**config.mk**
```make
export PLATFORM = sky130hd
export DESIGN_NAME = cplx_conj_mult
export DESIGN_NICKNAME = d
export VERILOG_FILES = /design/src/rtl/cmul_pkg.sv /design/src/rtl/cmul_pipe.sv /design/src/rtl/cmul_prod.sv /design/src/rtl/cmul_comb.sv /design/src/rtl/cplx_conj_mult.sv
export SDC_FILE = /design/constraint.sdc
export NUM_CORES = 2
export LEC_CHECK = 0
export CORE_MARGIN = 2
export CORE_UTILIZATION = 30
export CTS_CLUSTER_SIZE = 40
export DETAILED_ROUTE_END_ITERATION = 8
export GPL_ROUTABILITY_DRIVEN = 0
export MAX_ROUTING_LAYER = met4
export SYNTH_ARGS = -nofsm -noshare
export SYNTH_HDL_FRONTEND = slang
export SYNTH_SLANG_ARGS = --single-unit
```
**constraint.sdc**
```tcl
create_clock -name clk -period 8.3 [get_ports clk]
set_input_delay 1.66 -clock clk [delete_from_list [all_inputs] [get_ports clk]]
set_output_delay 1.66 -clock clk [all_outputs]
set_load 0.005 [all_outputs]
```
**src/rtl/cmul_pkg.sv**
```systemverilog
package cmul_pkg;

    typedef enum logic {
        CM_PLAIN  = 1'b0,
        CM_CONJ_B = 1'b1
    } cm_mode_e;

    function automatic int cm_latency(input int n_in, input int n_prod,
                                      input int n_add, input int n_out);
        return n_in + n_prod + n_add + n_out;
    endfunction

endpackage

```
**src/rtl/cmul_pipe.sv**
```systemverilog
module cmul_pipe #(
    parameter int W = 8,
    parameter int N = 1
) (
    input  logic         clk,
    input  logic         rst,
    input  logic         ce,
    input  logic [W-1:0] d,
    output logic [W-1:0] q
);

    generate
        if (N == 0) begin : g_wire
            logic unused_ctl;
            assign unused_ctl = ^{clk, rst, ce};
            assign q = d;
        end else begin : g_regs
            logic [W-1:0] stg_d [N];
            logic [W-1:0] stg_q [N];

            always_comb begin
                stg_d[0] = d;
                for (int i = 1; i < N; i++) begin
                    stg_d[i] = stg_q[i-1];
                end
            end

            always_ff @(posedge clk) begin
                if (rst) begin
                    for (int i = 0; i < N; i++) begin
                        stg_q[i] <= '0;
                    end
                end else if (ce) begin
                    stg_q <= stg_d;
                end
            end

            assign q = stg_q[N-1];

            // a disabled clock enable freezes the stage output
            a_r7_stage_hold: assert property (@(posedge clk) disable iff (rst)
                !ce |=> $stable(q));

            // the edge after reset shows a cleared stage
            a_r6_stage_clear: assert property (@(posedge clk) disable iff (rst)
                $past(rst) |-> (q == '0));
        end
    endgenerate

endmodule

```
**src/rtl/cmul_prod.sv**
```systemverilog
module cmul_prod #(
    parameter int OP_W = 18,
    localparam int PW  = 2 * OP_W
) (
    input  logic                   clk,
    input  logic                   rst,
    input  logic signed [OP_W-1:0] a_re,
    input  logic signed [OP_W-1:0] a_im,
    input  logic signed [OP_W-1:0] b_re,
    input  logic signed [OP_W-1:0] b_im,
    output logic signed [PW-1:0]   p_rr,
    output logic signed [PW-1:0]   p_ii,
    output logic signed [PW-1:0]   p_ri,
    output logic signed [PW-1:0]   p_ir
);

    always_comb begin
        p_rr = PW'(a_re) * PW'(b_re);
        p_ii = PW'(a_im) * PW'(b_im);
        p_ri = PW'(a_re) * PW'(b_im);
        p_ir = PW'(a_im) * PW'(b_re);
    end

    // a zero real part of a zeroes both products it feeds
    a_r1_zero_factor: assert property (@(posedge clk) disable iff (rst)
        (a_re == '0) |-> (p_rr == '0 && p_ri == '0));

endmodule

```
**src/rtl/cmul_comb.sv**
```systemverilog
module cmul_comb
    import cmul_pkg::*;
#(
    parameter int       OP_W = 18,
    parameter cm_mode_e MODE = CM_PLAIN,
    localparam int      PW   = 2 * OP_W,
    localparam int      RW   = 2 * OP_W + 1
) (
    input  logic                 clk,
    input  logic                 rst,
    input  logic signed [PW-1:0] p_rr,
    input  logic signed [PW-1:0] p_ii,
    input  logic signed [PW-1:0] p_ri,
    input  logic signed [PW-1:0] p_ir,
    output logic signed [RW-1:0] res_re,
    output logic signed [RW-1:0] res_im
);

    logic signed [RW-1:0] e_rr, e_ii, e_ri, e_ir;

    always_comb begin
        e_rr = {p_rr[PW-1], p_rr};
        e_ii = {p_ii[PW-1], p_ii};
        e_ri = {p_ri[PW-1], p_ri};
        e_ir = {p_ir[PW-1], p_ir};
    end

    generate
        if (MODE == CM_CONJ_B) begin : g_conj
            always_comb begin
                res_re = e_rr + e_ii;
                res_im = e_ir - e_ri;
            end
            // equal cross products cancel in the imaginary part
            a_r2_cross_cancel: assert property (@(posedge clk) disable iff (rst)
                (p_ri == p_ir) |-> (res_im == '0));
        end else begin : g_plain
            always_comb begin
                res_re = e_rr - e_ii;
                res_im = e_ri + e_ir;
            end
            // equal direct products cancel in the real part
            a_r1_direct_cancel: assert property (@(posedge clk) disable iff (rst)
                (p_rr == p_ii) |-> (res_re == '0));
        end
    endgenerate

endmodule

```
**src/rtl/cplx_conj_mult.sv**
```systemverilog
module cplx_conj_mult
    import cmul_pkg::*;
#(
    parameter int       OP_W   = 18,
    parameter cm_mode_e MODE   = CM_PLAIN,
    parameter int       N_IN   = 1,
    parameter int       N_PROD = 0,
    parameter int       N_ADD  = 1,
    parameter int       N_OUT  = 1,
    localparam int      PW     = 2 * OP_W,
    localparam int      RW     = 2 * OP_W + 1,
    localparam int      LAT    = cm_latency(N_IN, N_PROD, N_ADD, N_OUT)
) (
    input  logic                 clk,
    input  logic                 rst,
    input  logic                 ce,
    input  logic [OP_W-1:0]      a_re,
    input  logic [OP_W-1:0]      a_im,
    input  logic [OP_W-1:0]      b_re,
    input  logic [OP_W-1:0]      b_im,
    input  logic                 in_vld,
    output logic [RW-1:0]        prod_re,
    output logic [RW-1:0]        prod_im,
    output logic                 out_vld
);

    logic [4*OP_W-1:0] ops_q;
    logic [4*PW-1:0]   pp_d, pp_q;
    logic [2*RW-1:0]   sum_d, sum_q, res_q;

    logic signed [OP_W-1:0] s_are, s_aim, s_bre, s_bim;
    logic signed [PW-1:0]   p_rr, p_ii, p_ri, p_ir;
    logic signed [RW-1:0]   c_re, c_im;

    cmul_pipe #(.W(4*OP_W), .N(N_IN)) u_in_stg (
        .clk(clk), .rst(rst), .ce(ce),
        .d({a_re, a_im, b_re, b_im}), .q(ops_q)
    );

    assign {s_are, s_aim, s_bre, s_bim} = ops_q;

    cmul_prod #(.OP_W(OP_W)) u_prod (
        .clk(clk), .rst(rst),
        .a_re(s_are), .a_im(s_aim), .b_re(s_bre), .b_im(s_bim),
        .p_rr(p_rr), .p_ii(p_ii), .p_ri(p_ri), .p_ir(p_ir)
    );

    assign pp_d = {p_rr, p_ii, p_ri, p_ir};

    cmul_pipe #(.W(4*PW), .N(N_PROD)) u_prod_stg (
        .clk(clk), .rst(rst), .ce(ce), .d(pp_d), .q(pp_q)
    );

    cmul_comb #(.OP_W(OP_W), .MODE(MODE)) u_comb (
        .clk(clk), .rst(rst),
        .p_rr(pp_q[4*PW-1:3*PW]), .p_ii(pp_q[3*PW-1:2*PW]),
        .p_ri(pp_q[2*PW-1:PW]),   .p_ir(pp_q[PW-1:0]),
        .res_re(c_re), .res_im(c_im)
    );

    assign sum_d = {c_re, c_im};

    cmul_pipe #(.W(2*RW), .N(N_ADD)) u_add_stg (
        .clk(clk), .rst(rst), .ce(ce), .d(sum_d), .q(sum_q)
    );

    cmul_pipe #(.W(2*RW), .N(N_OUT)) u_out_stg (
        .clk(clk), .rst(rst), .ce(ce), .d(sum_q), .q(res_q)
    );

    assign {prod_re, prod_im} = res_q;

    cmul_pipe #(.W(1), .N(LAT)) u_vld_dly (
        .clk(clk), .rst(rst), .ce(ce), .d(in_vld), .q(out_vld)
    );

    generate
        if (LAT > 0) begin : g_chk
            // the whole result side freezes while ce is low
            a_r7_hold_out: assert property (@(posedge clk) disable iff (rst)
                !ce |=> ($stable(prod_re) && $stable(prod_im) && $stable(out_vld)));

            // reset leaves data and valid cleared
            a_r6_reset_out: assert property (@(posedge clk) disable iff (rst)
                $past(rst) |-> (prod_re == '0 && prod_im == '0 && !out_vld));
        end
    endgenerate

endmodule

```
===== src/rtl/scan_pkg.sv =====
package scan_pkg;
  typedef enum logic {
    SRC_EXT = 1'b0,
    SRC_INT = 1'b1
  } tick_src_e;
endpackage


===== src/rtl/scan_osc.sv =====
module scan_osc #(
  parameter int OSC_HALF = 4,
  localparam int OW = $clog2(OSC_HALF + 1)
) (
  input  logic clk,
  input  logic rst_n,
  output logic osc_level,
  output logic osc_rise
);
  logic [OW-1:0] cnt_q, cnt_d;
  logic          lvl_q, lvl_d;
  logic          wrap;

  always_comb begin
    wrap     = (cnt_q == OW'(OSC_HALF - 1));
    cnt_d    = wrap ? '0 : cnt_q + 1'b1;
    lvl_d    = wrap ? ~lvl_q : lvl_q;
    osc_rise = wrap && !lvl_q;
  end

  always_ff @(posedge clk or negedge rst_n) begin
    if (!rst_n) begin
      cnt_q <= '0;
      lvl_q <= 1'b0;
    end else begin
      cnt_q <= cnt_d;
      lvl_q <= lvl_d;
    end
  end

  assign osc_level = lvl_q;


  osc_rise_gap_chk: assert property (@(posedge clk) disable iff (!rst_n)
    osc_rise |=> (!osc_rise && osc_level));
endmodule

WORK INSTRUCTION:
Each line of the entries above that includes the string "assert" should be copied out.

ANSWER TO THIS EXERCISE:
            a_r7_stage_hold: assert property (@(posedge clk) disable iff (rst)
            a_r6_stage_clear: assert property (@(posedge clk) disable iff (rst)
    a_r1_zero_factor: assert property (@(posedge clk) disable iff (rst)
            a_r2_cross_cancel: assert property (@(posedge clk) disable iff (rst)
            a_r1_direct_cancel: assert property (@(posedge clk) disable iff (rst)
            a_r7_hold_out: assert property (@(posedge clk) disable iff (rst)
            a_r6_reset_out: assert property (@(posedge clk) disable iff (rst)
  osc_rise_gap_chk: assert property (@(posedge clk) disable iff (!rst_n)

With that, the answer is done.